The data below:
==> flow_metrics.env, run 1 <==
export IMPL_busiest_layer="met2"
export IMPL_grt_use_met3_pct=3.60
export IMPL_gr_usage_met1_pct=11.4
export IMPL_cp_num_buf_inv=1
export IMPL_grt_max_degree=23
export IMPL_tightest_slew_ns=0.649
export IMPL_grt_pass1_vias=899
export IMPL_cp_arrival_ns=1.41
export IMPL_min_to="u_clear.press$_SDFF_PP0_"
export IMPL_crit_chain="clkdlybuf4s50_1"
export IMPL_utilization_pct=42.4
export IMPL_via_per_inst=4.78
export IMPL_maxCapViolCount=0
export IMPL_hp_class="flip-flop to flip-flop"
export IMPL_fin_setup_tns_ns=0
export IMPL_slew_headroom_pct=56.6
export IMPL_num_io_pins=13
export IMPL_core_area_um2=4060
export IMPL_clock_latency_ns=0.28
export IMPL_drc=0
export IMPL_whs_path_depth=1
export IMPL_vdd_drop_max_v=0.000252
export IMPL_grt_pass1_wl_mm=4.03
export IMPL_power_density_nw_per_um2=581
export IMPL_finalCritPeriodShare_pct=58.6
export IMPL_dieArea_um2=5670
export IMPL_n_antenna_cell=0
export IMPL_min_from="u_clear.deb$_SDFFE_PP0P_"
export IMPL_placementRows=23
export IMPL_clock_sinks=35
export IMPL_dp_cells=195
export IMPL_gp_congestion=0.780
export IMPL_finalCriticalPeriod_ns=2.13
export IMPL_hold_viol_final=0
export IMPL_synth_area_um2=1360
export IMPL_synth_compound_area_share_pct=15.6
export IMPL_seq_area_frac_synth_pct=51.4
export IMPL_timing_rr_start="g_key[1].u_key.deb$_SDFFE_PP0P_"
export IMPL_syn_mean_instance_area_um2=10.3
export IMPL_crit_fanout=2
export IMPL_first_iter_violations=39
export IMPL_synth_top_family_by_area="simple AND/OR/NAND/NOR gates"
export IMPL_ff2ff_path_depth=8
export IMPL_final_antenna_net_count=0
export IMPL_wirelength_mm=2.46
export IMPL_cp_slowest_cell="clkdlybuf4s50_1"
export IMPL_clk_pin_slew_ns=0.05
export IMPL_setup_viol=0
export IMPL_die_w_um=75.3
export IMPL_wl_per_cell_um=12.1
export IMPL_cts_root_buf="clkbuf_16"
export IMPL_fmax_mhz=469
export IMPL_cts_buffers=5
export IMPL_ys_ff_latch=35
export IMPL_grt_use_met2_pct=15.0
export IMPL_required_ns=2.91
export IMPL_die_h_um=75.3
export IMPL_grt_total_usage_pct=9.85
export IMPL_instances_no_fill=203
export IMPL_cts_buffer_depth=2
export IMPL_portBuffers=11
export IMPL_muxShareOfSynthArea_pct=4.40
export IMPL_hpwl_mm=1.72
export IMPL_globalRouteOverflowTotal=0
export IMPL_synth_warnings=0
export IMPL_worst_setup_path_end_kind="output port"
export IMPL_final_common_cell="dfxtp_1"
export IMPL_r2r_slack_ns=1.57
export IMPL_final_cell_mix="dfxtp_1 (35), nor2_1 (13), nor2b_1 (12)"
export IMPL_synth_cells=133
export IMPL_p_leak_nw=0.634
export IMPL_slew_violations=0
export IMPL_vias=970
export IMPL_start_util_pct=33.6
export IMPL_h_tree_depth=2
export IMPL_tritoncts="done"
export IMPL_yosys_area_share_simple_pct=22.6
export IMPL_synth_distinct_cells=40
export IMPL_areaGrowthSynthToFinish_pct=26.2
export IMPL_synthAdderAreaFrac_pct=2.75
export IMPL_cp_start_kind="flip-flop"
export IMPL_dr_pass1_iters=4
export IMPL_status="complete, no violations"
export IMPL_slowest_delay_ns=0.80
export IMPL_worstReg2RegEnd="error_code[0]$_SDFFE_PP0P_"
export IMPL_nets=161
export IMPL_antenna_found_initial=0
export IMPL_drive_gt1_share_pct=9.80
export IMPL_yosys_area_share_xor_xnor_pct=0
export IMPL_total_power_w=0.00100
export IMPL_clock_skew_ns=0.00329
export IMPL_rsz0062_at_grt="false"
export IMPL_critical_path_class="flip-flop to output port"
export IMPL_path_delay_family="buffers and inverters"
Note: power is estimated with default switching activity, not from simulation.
End of The data.
* **Required action**: Without omission, return all of the records exactly as given.

* **Problem solution**:
==> flow_metrics.env, run 1 <==
export IMPL_busiest_layer="met2"
export IMPL_grt_use_met3_pct=3.60
export IMPL_gr_usage_met1_pct=11.4
export IMPL_cp_num_buf_inv=1
export IMPL_grt_max_degree=23
export IMPL_tightest_slew_ns=0.649
export IMPL_grt_pass1_vias=899
export IMPL_cp_arrival_ns=1.41
export IMPL_min_to="u_clear.press$_SDFF_PP0_"
export IMPL_crit_chain="clkdlybuf4s50_1"
export IMPL_utilization_pct=42.4
export IMPL_via_per_inst=4.78
export IMPL_maxCapViolCount=0
export IMPL_hp_class="flip-flop to flip-flop"
export IMPL_fin_setup_tns_ns=0
export IMPL_slew_headroom_pct=56.6
export IMPL_num_io_pins=13
export IMPL_core_area_um2=4060
export IMPL_clock_latency_ns=0.28
export IMPL_drc=0
export IMPL_whs_path_depth=1
export IMPL_vdd_drop_max_v=0.000252
export IMPL_grt_pass1_wl_mm=4.03
export IMPL_power_density_nw_per_um2=581
export IMPL_finalCritPeriodShare_pct=58.6
export IMPL_dieArea_um2=5670
export IMPL_n_antenna_cell=0
export IMPL_min_from="u_clear.deb$_SDFFE_PP0P_"
export IMPL_placementRows=23
export IMPL_clock_sinks=35
export IMPL_dp_cells=195
export IMPL_gp_congestion=0.780
export IMPL_finalCriticalPeriod_ns=2.13
export IMPL_hold_viol_final=0
export IMPL_synth_area_um2=1360
export IMPL_synth_compound_area_share_pct=15.6
export IMPL_seq_area_frac_synth_pct=51.4
export IMPL_timing_rr_start="g_key[1].u_key.deb$_SDFFE_PP0P_"
export IMPL_syn_mean_instance_area_um2=10.3
export IMPL_crit_fanout=2
export IMPL_first_iter_violations=39
export IMPL_synth_top_family_by_area="simple AND/OR/NAND/NOR gates"
export IMPL_ff2ff_path_depth=8
export IMPL_final_antenna_net_count=0
export IMPL_wirelength_mm=2.46
export IMPL_cp_slowest_cell="clkdlybuf4s50_1"
export IMPL_clk_pin_slew_ns=0.05
export IMPL_setup_viol=0
export IMPL_die_w_um=75.3
export IMPL_wl_per_cell_um=12.1
export IMPL_cts_root_buf="clkbuf_16"
export IMPL_fmax_mhz=469
export IMPL_cts_buffers=5
export IMPL_ys_ff_latch=35
export IMPL_grt_use_met2_pct=15.0
export IMPL_required_ns=2.91
export IMPL_die_h_um=75.3
export IMPL_grt_total_usage_pct=9.85
export IMPL_instances_no_fill=203
export IMPL_cts_buffer_depth=2
export IMPL_portBuffers=11
export IMPL_muxShareOfSynthArea_pct=4.40
export IMPL_hpwl_mm=1.72
export IMPL_globalRouteOverflowTotal=0
export IMPL_synth_warnings=0
export IMPL_worst_setup_path_end_kind="output port"
export IMPL_final_common_cell="dfxtp_1"
export IMPL_r2r_slack_ns=1.57
export IMPL_final_cell_mix="dfxtp_1 (35), nor2_1 (13), nor2b_1 (12)"
export IMPL_synth_cells=133
export IMPL_p_leak_nw=0.634
export IMPL_slew_violations=0
export IMPL_vias=970
export IMPL_start_util_pct=33.6
export IMPL_h_tree_depth=2
export IMPL_tritoncts="done"
export IMPL_yosys_area_share_simple_pct=22.6
export IMPL_synth_distinct_cells=40
export IMPL_areaGrowthSynthToFinish_pct=26.2
export IMPL_synthAdderAreaFrac_pct=2.75
export IMPL_cp_start_kind="flip-flop"
export IMPL_dr_pass1_iters=4
export IMPL_status="complete, no violations"
export IMPL_slowest_delay_ns=0.80
export IMPL_worstReg2RegEnd="error_code[0]$_SDFFE_PP0P_"
export IMPL_nets=161
export IMPL_antenna_found_initial=0
export IMPL_drive_gt1_share_pct=9.80
export IMPL_yosys_area_share_xor_xnor_pct=0
export IMPL_total_power_w=0.00100
export IMPL_clock_skew_ns=0.00329
export IMPL_rsz0062_at_grt="false"
export IMPL_critical_path_class="flip-flop to output port"
export IMPL_path_delay_family="buffers and inverters"
Note: power is estimated with default switching activity, not from simulation.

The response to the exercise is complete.